▶ _What is required_
Find the word "switching" in the records below. List each line containing it.
----------
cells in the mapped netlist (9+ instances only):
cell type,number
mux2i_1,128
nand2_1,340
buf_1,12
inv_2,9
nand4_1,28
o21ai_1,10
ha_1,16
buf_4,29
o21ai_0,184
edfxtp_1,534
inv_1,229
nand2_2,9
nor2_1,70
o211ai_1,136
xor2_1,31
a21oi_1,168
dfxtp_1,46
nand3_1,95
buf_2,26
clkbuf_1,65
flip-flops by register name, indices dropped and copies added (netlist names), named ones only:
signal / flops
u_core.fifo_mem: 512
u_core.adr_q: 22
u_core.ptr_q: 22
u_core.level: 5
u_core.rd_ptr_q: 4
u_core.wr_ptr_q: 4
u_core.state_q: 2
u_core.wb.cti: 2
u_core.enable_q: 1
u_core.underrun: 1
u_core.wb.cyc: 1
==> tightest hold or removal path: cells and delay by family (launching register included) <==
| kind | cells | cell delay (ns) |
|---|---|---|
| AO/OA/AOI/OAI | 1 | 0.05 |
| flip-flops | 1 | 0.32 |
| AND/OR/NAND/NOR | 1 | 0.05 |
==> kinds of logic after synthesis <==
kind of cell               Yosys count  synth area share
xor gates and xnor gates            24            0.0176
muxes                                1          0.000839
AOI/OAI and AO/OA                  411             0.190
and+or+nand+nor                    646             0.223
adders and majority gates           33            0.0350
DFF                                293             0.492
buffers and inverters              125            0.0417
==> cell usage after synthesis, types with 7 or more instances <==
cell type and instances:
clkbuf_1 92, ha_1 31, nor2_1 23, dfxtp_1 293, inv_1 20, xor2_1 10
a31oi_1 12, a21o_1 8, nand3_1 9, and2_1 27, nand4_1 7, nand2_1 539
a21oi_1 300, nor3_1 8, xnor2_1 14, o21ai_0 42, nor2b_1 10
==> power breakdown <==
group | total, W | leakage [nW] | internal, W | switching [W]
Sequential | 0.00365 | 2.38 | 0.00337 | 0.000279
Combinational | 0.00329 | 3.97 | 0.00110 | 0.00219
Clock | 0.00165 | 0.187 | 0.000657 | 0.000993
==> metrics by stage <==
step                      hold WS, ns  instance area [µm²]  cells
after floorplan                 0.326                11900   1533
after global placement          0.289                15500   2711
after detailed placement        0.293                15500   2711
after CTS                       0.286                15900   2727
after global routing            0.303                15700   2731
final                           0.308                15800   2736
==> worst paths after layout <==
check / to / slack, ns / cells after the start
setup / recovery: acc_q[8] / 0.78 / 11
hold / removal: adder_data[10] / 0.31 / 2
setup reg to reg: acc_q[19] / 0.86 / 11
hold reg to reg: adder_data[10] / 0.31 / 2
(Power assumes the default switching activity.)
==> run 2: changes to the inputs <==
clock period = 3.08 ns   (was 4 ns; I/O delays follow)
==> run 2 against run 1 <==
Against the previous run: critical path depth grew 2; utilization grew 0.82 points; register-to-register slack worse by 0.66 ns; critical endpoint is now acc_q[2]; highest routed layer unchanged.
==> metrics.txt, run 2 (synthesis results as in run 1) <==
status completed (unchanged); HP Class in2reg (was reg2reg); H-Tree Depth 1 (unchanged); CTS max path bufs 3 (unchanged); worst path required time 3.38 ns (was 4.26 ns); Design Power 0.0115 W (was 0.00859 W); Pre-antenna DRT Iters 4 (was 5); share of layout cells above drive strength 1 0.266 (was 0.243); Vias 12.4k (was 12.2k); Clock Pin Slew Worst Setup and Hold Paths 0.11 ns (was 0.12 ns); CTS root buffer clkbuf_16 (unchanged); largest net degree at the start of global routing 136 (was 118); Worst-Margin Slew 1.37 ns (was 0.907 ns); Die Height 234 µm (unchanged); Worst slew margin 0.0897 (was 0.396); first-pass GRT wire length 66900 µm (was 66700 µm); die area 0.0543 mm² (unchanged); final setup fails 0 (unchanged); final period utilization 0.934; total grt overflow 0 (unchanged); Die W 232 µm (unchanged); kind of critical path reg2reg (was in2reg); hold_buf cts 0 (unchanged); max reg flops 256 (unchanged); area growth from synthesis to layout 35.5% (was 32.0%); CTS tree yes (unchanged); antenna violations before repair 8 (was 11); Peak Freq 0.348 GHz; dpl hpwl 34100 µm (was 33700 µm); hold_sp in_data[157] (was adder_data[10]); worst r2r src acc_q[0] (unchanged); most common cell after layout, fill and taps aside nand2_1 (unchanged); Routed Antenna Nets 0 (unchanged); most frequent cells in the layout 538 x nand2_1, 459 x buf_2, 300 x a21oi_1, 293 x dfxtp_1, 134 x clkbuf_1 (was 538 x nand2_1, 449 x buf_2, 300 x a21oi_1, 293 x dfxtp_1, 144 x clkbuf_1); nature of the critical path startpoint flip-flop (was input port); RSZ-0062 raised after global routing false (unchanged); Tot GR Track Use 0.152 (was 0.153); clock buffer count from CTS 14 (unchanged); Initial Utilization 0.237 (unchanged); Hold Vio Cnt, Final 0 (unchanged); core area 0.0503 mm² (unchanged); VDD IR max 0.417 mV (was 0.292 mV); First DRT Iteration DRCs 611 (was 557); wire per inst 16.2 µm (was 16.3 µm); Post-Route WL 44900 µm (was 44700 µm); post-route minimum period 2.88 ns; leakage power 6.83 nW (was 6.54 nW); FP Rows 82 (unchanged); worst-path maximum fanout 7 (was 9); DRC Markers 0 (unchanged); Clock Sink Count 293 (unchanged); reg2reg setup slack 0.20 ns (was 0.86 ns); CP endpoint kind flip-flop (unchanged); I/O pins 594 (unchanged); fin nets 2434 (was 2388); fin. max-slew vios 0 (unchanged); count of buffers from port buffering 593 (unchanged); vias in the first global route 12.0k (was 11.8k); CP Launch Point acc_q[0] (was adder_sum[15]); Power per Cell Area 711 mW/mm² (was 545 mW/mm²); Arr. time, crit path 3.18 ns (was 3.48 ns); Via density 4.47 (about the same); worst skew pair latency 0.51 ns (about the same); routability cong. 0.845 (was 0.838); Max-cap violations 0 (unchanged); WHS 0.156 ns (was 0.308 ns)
--- src/rtl/branch_resolve_unit.sv ---
// Execute-stage RV32I branch resolution, mispredict redirect and 2-bit BHT training/lookup.
// Optional statistics counters are enabled by defining BRU_STATS_EN.
module branch_resolve_unit #(
   parameter int unsigned BHT_ENTRIES = 64,
   parameter int unsigned PC_W        = 32
) (
   input  logic            clk,
   input  logic            rst_n,
   input  logic            ex_valid_i,
   input  logic            ex_is_branch_i,
   input  logic [2:0]      ex_funct3_i,
   input  logic [PC_W-1:0] ex_pc_i,
   input  logic [PC_W-1:0] ex_imm_i,
   input  logic            ex_pred_taken_i,
   input  logic [PC_W-1:0] ex_pred_target_i,
   input  logic [31:0]     alu_f_i,
   input  logic            alu_zero_i,
   input  logic [PC_W-1:0] if_pc_i,
   output logic            if_pred_taken_o,
   output logic            redirect_o,
   output logic [PC_W-1:0] redirect_pc_o,
   output logic [31:0]     br_count_o,
   output logic [31:0]     mispred_count_o
);

   localparam int unsigned IDX_W = $clog2(BHT_ENTRIES);

   logic [BHT_ENTRIES-1:0][1:0] bht;
   logic [IDX_W-1:0]            if_idx;
   logic [IDX_W-1:0]            ex_idx;
   logic                        taken;
   logic                        legal;
   logic                        resolve;
   logic                        mispredict;
   logic [PC_W-1:0]             tgt;
   logic [PC_W-1:0]             fall_pc;
   logic [1:0]                  ctr_cur;
   logic [1:0]                  ctr_next;
   logic                        unused_bits;

   assign if_idx = if_pc_i[IDX_W+1:2];
   assign ex_idx = ex_pc_i[IDX_W+1:2];

   // The table is only written at the clock edge, so a same-index lookup
   // naturally returns the pre-update counter.
   assign if_pred_taken_o = bht[if_idx][1];

   always_comb begin
      taken = 1'b0;
      legal = 1'b1;
      unique case (ex_funct3_i)
         3'b000:         taken = alu_zero_i;
         3'b001:         taken = ~alu_zero_i;
         3'b100, 3'b110: taken = alu_f_i[0];
         3'b101, 3'b111: taken = ~alu_f_i[0];
         default:        legal = 1'b0;
      endcase
   end

   assign tgt     = ex_pc_i + ex_imm_i;
   assign fall_pc = ex_pc_i + PC_W'(4);

   // The EX instruction during a redirect cycle is wrong-path and is dropped.
   assign resolve = ex_valid_i & ex_is_branch_i & ~redirect_o & legal;

   assign mispredict = (taken != ex_pred_taken_i) |
                       (taken & ex_pred_taken_i & (ex_pred_target_i != tgt));

   always_ff @(posedge clk or negedge rst_n) begin
      if (!rst_n) begin
         redirect_o    <= 1'b0;
         redirect_pc_o <= '0;
      end else begin
         redirect_o <= resolve & mispredict;
         if (resolve && mispredict) begin
            redirect_pc_o <= taken ? tgt : fall_pc;
         end
      end
   end

   assign ctr_cur = bht[ex_idx];

   always_comb begin
      ctr_next = ctr_cur;
      if (taken) begin
         if (ctr_cur != 2'b11) ctr_next = ctr_cur + 2'b01;
      end else begin
         if (ctr_cur != 2'b00) ctr_next = ctr_cur - 2'b01;
      end
   end

   always_ff @(posedge clk or negedge rst_n) begin
      if (!rst_n) begin
         bht <= {BHT_ENTRIES{2'b01}};
      end else if (resolve) begin
         bht[ex_idx] <= ctr_next;
      end
   end

`ifdef BRU_STATS_EN
   logic [31:0] br_count;
   logic [31:0] mispred_count;

   always_ff @(posedge clk or negedge rst_n) begin
      if (!rst_n) begin
         br_count      <= '0;
         mispred_count <= '0;
      end else if (resolve) begin
         if (br_count != '1) br_count <= br_count + 32'd1;
         if (mispredict && mispred_count != '1) mispred_count <= mispred_count + 32'd1;
      end
   end

   assign br_count_o      = br_count;
   assign mispred_count_o = mispred_count;
`else
   assign br_count_o      = '0;
   assign mispred_count_o = '0;
`endif

   assign unused_bits = ^{alu_f_i[31:1], if_pc_i[PC_W-1:IDX_W+2], if_pc_i[1:0],
                          ex_pc_i[PC_W-1:IDX_W+2], ex_pc_i[1:0]};

endmodule

--- config.mk ---
export PLATFORM = sky130hd
export DESIGN_NAME = branch_resolve_unit
export DESIGN_NICKNAME = d
export VERILOG_FILES = /design/src/rtl/branch_resolve_unit.sv
export SDC_FILE = /design/constraint.sdc
export NUM_CORES = 1
export LEC_CHECK = 0
export CAP_MARGIN = 10
export CORE_UTILIZATION = 52
export DETAILED_ROUTE_END_ITERATION = 8
export PLACE_DENSITY_LB_ADDON = 0.15
export SLEW_MARGIN = 5
export SYNTH_ARGS = -nofsm -noshare
export SYNTH_HDL_FRONTEND = slang
export SYNTH_SLANG_ARGS = --single-unit
--- constraint.sdc ---
create_clock -name clk -period 4 [get_ports clk]
set_input_delay 0.4 -clock clk [delete_from_list [all_inputs] [get_ports clk]]
set_output_delay 0.4 -clock clk [all_outputs]
set_load 0.05 [all_outputs]
* Word-level counts from Yosys, hierarchy flattened
Index checks and enable logic that the tools add are counted.
** Word-level totals
- Input port bits :: 169
- Register bits after elaboration :: 161
- Logic and storage cells :: 111
- Output and inout port bits :: 98
** Operators by class
- Equal/unequal tests :: 8
- Reductions and logical operators :: 7
- Magnitude comparators :: 3
- Bitwise logic cells :: 10
- Multiplexer cells :: 13
- $add $sub $neg :: 4
** Operators with widths (count)
- $bwmux W128 :: 1
- $add A32 B3 Y32 const B :: 1
- $add A32 B32 Y32 :: 1
- $mux W32 :: 1
- $ne A32 B32 Y1 :: 1
- $bmux W2 S6 :: 2
- $lt A6 B7 Y1 const B :: 2
- $demux W2 S6 :: 1
- $eq A3 B3 Y1 const B :: 4
- $mux W2 :: 6
- $and A1 B1 Y1 :: 6
- $ge A6 B1 Y1 const B :: 1
- $reduce_or A6 Y1 :: 1
- $pmux W1 S4 :: 1
- $reduce_or A2 Y1 :: 2
- $eq A3 B1 Y1 const B :: 1
- $logic_not A3 Y1 :: 1
- $not A1 Y1 :: 3
- $add A2 B1 Y2 const B :: 1
- $logic_and A1 B1 Y1 :: 2
- $ne A2 B2 Y1 const B :: 1
- $reduce_bool A2 Y1 :: 1
- $sub A2 B1 Y2 const B :: 1
- $mux W1 :: 1
- 2 further kinds :: 2

* Logic depth before layout (Yosys ltp)
- Depth in word-level cells :: 7
- Gate-level depth with buffers :: 15
- Depth with buffers taken out :: 13

* Worst setup path after synthesis
OpenSTA, ideal clock, no wires.
- Path kind :: input-to-reg
- Start :: input port ex_pc_i[0]
- End :: register redirect_pc_o[10]
- Data required time :: 3875 ps
- Stages on the path :: 13
- Data arrival time :: 3629 ps
- Library setup time :: 125 ps
- Buffers on the path :: 1
- Setup slack :: 246 ps
- Cells stage by stage :: ha_1 > fa_1 > a21o_1 > a221o_2 > a22oi_2 > and2b_1 > xnor2_1 > xor2_1 > or4_4 > nor4_4 > a31oi_2 > buf_6 > mux2_4
** On the way
- Word-level cells in the longest chain between the ends :: 5
- Elaborated cells between the ends (all ways) :: 7
- Classes of those cells :: add/sub: 2; eq/ne: 1; mux: 1; bitwise: 2; reduce/logical: 1
** RTL lines
- start: declaration :: line 12 : input logic [PC_W-1:0] ex_pc_i,
- $add A32 B32 Y32 :: line 60 : assign tgt = ex_pc_i + ex_imm_i;
- $ne A32 B32 Y1 :: line 67 : (taken & ex_pred_taken_i & (ex_pred_target_i != tgt));
- $and A1 B1 Y1 :: line 67
- $or A1 B1 Y1 :: line 66 : assign mispredict = (taken != ex_pred_taken_i) |
- $logic_and A1 B1 Y1 :: line 75 : if (resolve && mispredict) begin
- end signal: assignment :: line 76 : redirect_pc_o <= taken ? tgt : fall_pc;
- end: declaration :: line 21 : output logic [PC_W-1:0] redirect_pc_o,
Parallel ways exist; a longest one is shown, timed or not.
A chain may end at the register's enable or synchronous reset.

* Worst setup path after layout
- Start :: input port ex_pc_i[0]
- End :: register redirect_pc_o[24]
The elaborated chain is that of the path after synthesis.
----------
▶ _Answer section_
group | total, W | leakage [nW] | internal, W | switching [W]
(Power assumes the default switching activity.)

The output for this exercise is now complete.